Huile de palme : les amis de Total

20 Novembre 2019

Jeudi 14 novembre, les députés ont adopté sans aucun débat un amendement permettant de prolonger jusqu’à 2026 un avantage fiscal pour les carburants fabriqués à base d’huile de palme. Avant de voter le contraire le lendemain.

Le budget 2019 prévoyait en effet d’exclure, à partir du 1er janvier 2020, l’huile de palme de la liste des biocarburants, sa production entraînant une déforestation catastrophique, en particulier en Indonésie et en Malaisie.

Total a protesté, car le groupe vient de commencer début juillet la production d’agrocarburants à base de diverses huiles et graisses, dont l’huile de palme, sur son site de La Mède, près de Marseille, un des plus importants d’Europe. Le groupe Total, qui déclarait en 2018 quatre milliards de dollars de bénéfices, prétendait ne pas pouvoir supporter la suppression d’un avantage fiscal d’environ 80 millions d’euros !

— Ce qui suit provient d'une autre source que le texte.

==> config.mk <==
export PLATFORM = sky130hd
export DESIGN_NAME = burst_col_seq
export DESIGN_NICKNAME = d
export VERILOG_FILES = /design/src/rtl/burst_seq_pkg.sv /design/src/rtl/burst_beat_ctr.sv /design/src/rtl/burst_addr_gen.sv /design/src/rtl/burst_col_seq.sv
export SDC_FILE = /design/constraint.sdc
export NUM_CORES = 1
export LEC_CHECK = 0
export ABC_AREA = 1
export BUFFER_PORTS_ARGS = -buffer_cell sky130_fd_sc_hd__buf_2
export CORE_MARGIN = 2
export CORE_UTILIZATION = 44
export CTS_BUF_LIST = sky130_fd_sc_hd__clkbuf_8
export CTS_CLUSTER_DIAMETER = 200
export DETAILED_ROUTE_END_ITERATION = 12
export PLACE_DENSITY = 0.69
export SYNTH_ARGS = -nofsm -noshare
export SYNTH_HDL_FRONTEND = slang
export SYNTH_SLANG_ARGS = --single-unit
==> constraint.sdc <==
create_clock -name clk -period 2.6 [get_ports clk]
set_input_delay 0.13 -clock clk [delete_from_list [all_inputs] [get_ports clk]]
set_output_delay 0.13 -clock clk [all_outputs]
set_load 0.005 [all_outputs]
==> src/rtl/burst_seq_pkg.sv <==
package burst_seq_pkg;
  // beat index width for the longest burst (8 beats)
  localparam int BEAT_W = 3;

  typedef enum logic {
    BL_FOUR  = 1'b0,
    BL_EIGHT = 1'b1
  } burst_len_e;

  typedef enum logic {
    ORD_SEQ = 1'b0,
    ORD_XOR = 1'b1
  } burst_ord_e;

  typedef struct packed {
    burst_len_e len;
    burst_ord_e ord;
  } burst_mode_t;
endpackage

==> src/rtl/burst_beat_ctr.sv <==
module burst_beat_ctr
  import burst_seq_pkg::*;
#(
  parameter int CNT_W = BEAT_W
) (
  input  logic             clk,
  input  logic             rst_n,
  input  logic             load_i,
  input  burst_len_e       len_i,
  output logic             busy_o,
  output logic [CNT_W-1:0] beat_o,
  output logic             last_o
);
  localparam logic [CNT_W-1:0] FINAL_LONG  = CNT_W'((1 << CNT_W) - 1);
  localparam logic [CNT_W-1:0] FINAL_SHORT = CNT_W'((1 << (CNT_W - 1)) - 1);

  logic             busy_q, busy_d;
  logic [CNT_W-1:0] beat_q, beat_d;
  burst_len_e       len_q,  len_d;
  logic             en;
  logic             at_final;

  assign at_final = busy_q && (beat_q == ((len_q == BL_EIGHT) ? FINAL_LONG : FINAL_SHORT));
  assign en       = load_i || busy_q;

  always_comb begin
    busy_d = busy_q;
    beat_d = beat_q;
    len_d  = len_q;
    if (load_i) begin
      busy_d = 1'b1;
      beat_d = '0;
      len_d  = len_i;
    end else if (at_final) begin
      busy_d = 1'b0;
      beat_d = '0;
    end else if (busy_q) begin
      beat_d = beat_q + 1'b1;
    end
  end

  always_ff @(posedge clk or negedge rst_n) begin
    if (!rst_n) begin
      busy_q <= 1'b0;
      beat_q <= '0;
      len_q  <= BL_FOUR;
    end else if (en) begin
      busy_q <= busy_d;
      beat_q <= beat_d;
      len_q  <= len_d;
    end
  end

  assign busy_o = busy_q;
  assign beat_o = beat_q;
  assign last_o = at_final;
endmodule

Total a déposé un recours devant le Conseil constitutionnel, rejeté le 11 octobre. Le PDG du groupe, Patrick Pouyanné, a aussi été auditionné par la commission des affaires économiques de l’Assemblée nationale, pour tenter de convaincre les députés, utilisant le chantage à l’emploi, menaçant de fermer l’usine de La Mède, qui emploie 250 personnes. Cette menace a au moins convaincu plusieurs députés des Bouches-du-Rhône, où se situe l’usine, de déposer l’amendement qui maintenait l’avantage fiscal. Et Total a manifestement trouvé l’oreille de bien d’autres, qui l’ont voté sans discuter.

Ce vote a provoqué un tollé à l’Assemblée parmi des députés de gauche, mais aussi de la majorité, sensibles aux sentiments écologistes de leurs électeurs. Gêné par ces critiques, Édouard Philippe a demandé un second vote à l’Assemblée, reconnaissant que le débat avait été insuffisant, tout en continuant à se déclarer favorable à l’amendement contesté, comme Élisabeth Borne, ministre de la Transition écologique et solidaire.

Si, pour finir, l’amendement favorable à Total a été rejeté, le trust pourra sans nulle doute compter sur le gouvernement pour compenser ce petit manque à gagner.